▶ _WHAT YOU SHOULD DO_: For each line in the data that includes "critical", make a copy.
BEGIN GIVEN RECORDS
<file path="src/rtl/salc_pkg.sv">
`timescale 1ns / 1ps
// ----------------------------------------------------------------------------
// Cache model package
// Shared types and constants for the set-associative LRU tag array model.
// ----------------------------------------------------------------------------
package salc_pkg;

    localparam int TAG_W  = 63;
    localparam int ADDR_W = 64;
    localparam int CNT_W  = 32;
    localparam int REG_W  = 4;

    // Access kinds.
    typedef enum logic [1:0] {
        FUNC_LOAD   = 2'd0,
        FUNC_STORE  = 2'd1,
        FUNC_MODIFY = 2'd2,
        FUNC_NONE   = 2'd3
    } func_t;

    // Configuration register indexes.
    localparam logic [1:0] REG_SET_BITS   = 2'd0;
    localparam logic [1:0] REG_WAYS_USED  = 2'd1;
    localparam logic [1:0] REG_BLOCK_BITS = 2'd2;

    // Sequencer states.
    typedef enum logic [1:0] {
        ST_IDLE,
        ST_LOOKUP,
        ST_OUT
    } state_t;

    // Per-access outcome from the lookup unit.
    typedef struct packed {
        logic hit;
        logic evict;
    } outcome_t;

endpackage

</file>
<file path="src/rtl/salc_lookup.sv">
`timescale 1ns / 1ps
// ----------------------------------------------------------------------------
// Set lookup
// Compares one set's ways against a tag, picks the victim and builds the
// updated way contents (valid, age, write enable for the tag).
// ----------------------------------------------------------------------------
module salc_lookup import salc_pkg::*; #(
    parameter int MAX_WAYS = 8,
    parameter int AGE_W    = 3
) (
    input  logic [TAG_W-1:0]            tag,
    input  logic [$clog2(MAX_WAYS+1)-1:0] ways,
    input  logic [MAX_WAYS-1:0]         valid_in,
    input  logic [MAX_WAYS-1:0][AGE_W-1:0] age_in,
    input  logic [MAX_WAYS-1:0][TAG_W-1:0] tag_in,
    output logic [MAX_WAYS-1:0]         valid_out,
    output logic [MAX_WAYS-1:0][AGE_W-1:0] age_out,
    output logic [MAX_WAYS-1:0]         tag_we,
    output outcome_t                    outcome
);

    localparam logic [AGE_W-1:0] AGE_TOP = AGE_W'(MAX_WAYS - 1);

    logic [MAX_WAYS-1:0] in_use;
    logic [MAX_WAYS-1:0] match;
    logic                hit;
    logic                have_free;
    logic [$clog2(MAX_WAYS)-1:0] hit_way;
    logic [$clog2(MAX_WAYS)-1:0] free_way;
    logic [$clog2(MAX_WAYS)-1:0] lru_way;
    logic [$clog2(MAX_WAYS)-1:0] sel_way;
    logic [AGE_W:0]              limit;

    // Tag compare and way selection.
    always_comb begin
        hit       = 1'b0;
        have_free = 1'b0;
        hit_way   = '0;
        free_way  = '0;
        lru_way   = '0;
        for (int w = 0; w < MAX_WAYS; w++) begin
            in_use[w] = (w < ways);
            match[w]  = in_use[w] && valid_in[w] && (tag_in[w] == tag);
        end
        for (int w = MAX_WAYS - 1; w >= 0; w--) begin
            if (match[w]) begin
                hit     = 1'b1;
                hit_way = w[$clog2(MAX_WAYS)-1:0];
            end
            if (in_use[w] && !valid_in[w]) begin
                have_free = 1'b1;
                free_way  = w[$clog2(MAX_WAYS)-1:0];
            end
        end
        for (int w = 1; w < MAX_WAYS; w++) begin
            if (in_use[w] && age_in[w] > age_in[lru_way]) begin
                lru_way = w[$clog2(MAX_WAYS)-1:0];
            end
        end
    end

    // Aging of the other ways and refresh of the selected way.
    always_comb begin
        if (hit) begin
            sel_way = hit_way;
            limit   = {1'b0, age_in[hit_way]};
        end else if (have_free) begin
            sel_way = free_way;
            limit   = {1'b1, {AGE_W{1'b0}}};
        end else begin
            sel_way = lru_way;
            limit   = {1'b0, age_in[lru_way]};
        end
        for (int w = 0; w < MAX_WAYS; w++) begin
            valid_out[w] = valid_in[w];
            age_out[w]   = age_in[w];
            tag_we[w]    = 1'b0;
            if (w == sel_way) begin
                valid_out[w] = 1'b1;
                age_out[w]   = '0;
                tag_we[w]    = !hit;
            end else if (in_use[w] && valid_in[w] && ({1'b0, age_in[w]} < limit)
                         && age_in[w] < AGE_TOP) begin
                age_out[w] = age_in[w] + AGE_W'(1);
            end
        end
        outcome.hit   = hit;
        outcome.evict = !hit && !have_free;
    end

endmodule
</file>
<file path="config.mk">
export PLATFORM = sky130hd
export DESIGN_NAME = salc_lookup
export DESIGN_NICKNAME = d
export VERILOG_FILES = /design/src/rtl/salc_pkg.sv /design/src/rtl/salc_lookup.sv
export SDC_FILE = /design/constraint.sdc
export NUM_CORES = 1
export LEC_CHECK = 0
export ABC_AREA = 1
export BUFFER_PORTS_ARGS = -buffer_cell sky130_fd_sc_hd__buf_2
export CAP_MARGIN = 20
export CORE_AREA = 4 4 251 253
export DETAILED_ROUTE_END_ITERATION = 16
export DIE_AREA = 0 0 255 257
export GPL_TIMING_DRIVEN = 0
export PLACE_DENSITY = 0.51
export SYNTH_ARGS = -nofsm -noshare
export SYNTH_HDL_FRONTEND = slang
export SYNTH_SLANG_ARGS = --single-unit
</file>
<file path="constraint.sdc">
create_clock -name vclk -period 18.4
set_input_delay 3.68 -clock vclk [all_inputs]
set_output_delay 3.68 -clock vclk [all_outputs]
set_load 0.01 [all_outputs]
</file>
==> results.tsv <==
metric	value	unit
Power Density	71.3	nW/µm²
Post-Synthesis Cells	2536	
routed len/inst	29.6	µm
dominant cell type by area after synthesis	nand2_1	
final core utilization	0.297	
Synth area leaders	nand2_1 (21%), xnor2_1 (15%), nor2_1 (11%)	
crit-path max FO	8	
Slew @ Worst Pin	0.925	ns
vias post-DR	20200	
total power	1.29	mW
pre-CTS WS	-2.05	ns
setup violators final	0	
most frequent cell after synthesis	nand2_1	
gr usage total	0.339	
core outline area	61000	µm²
FMAX	55.7	MHz
placed cell area	17100	µm²
Area Growth Syn to Fin	37.8	%
die height	257	µm
period utilization	0.977	
Die X	255	µm
Post-CTS Hold Buffers	0	
CP most frequent cell	nand2_1	
sequential fraction of the synthesis area	0	
FF+latch count	0	
maximum vdd ir drop	86.8	µV
critical path capture point type	output port	
commonest cells in the netlist	nand2_1 (745), nor2_1 (375), inv_1 (352)	
Seq. cell area	0	µm²
kind of critical path	in -> out	
antenna violations before repair	39	
total global routing overflow	0	
number of clock buffers in the layout	0	
delay of the slowest critical-path stage	0.38	ns
vias in the first global route	19100	
status	finished clean	
Post-DRT Antenna Nets	0	
DRT Pass-1 Iters	6	
gpl congestion	1.03	
nets	3811	
I/O Pins	645	
slowest CP cell	or3_1	
final worst slack	0.432	ns
DRT Wirelength	118	mm
final instance area	18200	µm²
Vias/cell	5.05	
top cell type's share of synthesized area	0.212	
Hold Vio Cnt, Final	0	
layout cells sized above 1	0.285	
final hold slack	7.66	ns
fin crit period	17.97	ns
post-synthesis cell type count	54	
max_slew headroom	0.379	
Syn Std Cell Area	13200	µm²
Pleak	9.70	nW
fin. max-slew vios	0	
startpoint types	primary input	
# DRC	0	
WP data required	14.72	ns
Iter 0 DRT Violations	2052	
DP Wirelength	98.6	mm
Mapped Avg Cell Area	5.19	µm²
pin count of the biggest net entering global routing	11	
Hold Path Class	in -> out	
syn_nets	3176	
die area	65500	µm²
synth warn	0	
RSZ-0062 raised after global routing	true	
Worst Path Arrival	14.29	ns
initial core utilization	0.216	
first-pass GRT wire length	154	mm
port bufs	583	
max_cap viols	0	
Core Rows	91	
per-stage QoR:
| step | cells | setup TNS, ns |
|---|---|---|
| 5_1_grt | 3975 | -2.57 |
| 6_report | 4004 | 0 |
| 2_1_floorplan | 2536 | 0 |
| 3_5_place_dp | 3909 | -57.78 |
| 4_1_cts | 3925 | 0 |
| 3_3_place_gp | 3909 | -72.39 |
logic make-up after synthesis:
family          after synthesis  share of synthesized area
compound gates              138                     0.0611
xor+xnor                    343                      0.228
fa+ha+maj                    37                     0.0351
buf+inv                     448                      0.146
simple gates               1570                      0.530
metal layers:
metal  global-route usage  routed length, µm  vias up
met1                0.422              45500     9328
li1                     -                  -     9265
met5                    0                 69        -
met2                0.558              53400     1330
met3               0.0653              11300      299
met4                0.169               8200       10
critical path: cells and delay by family:
family	cells	cell delay, ns
AOI/OAI and AO/OA	21	2.94
adders and majority gates	8	2.24
buffers and inverters	15	1.69
and+or+nand+nor	36	3.72
path summary, 6_finish.rpt:
path,cells after the start,startpoint,endpoint
max,80,age_in[4],age_out[0]
min,4,valid_in[4],valid_out[4]
where the power goes:
part | internal (mW) | total [mW] | switching [mW]
Clock | 0.000000330 | 0.000000330 | 0
Sequential | 0 | 0 | 0
Combinational | 0.522 | 1.29 | 0.772
Total | 0.522 | 1.29 | 0.772
placed cells by master, fill, tap and decap left out, drive strengths merged:
master	synthesis	final
nand3b	12	12
a221o	1	1
nor4b	1	1
and3	10	10
nor2	388	388
clkinv	1	1
nand3	128	128
o211ai	9	9
o22ai	3	3
clkbuf	2	1
o2111ai	2	2
or3	1	1
a32oi	1	1
nand4	127	127
a31oi	5	5
nor2b	6	6
xnor2	224	224
inv	379	377
and2	9	9
a2111oi	1	1
nand2b	1	1
a21boi	1	1
o31ai	5	5
o21ai	59	59
diode	0	45
nor3b	9	9
a21oi	41	41
ha	37	37
xor2	119	119
nand2	770	770
clkinvlp	0	2
o32ai	1	1
nor3	41	41
a211oi	9	9
or2	43	43
nor4	24	24
buf	66	700
final cells by class:
cell class	count	area, µm²
Antenna cell	45	113
Fill cell	7285	42900
Multi-Input combinational cell	2088	11700
Tap cell	790	988
Timing Repair Buffer	633	3380
Buffer	68	504
Inverter	380	1440
timing repair:
| item | CTS | global route |
|---|---|---|
| pin swaps | 14 | 69 |
| endpoints found under the setup margin | 40 | 40 |
| gates resized for setup | 46 | 106 |
| buffers inserted | 16 | 34 |
Note: power is estimated with default switching activity, not from simulation.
END GIVEN RECORDS
▶ _RESPONSE BELOW_:
critical path capture point type	output port	
kind of critical path	in -> out	
delay of the slowest critical-path stage	0.38	ns
critical path: cells and delay by family:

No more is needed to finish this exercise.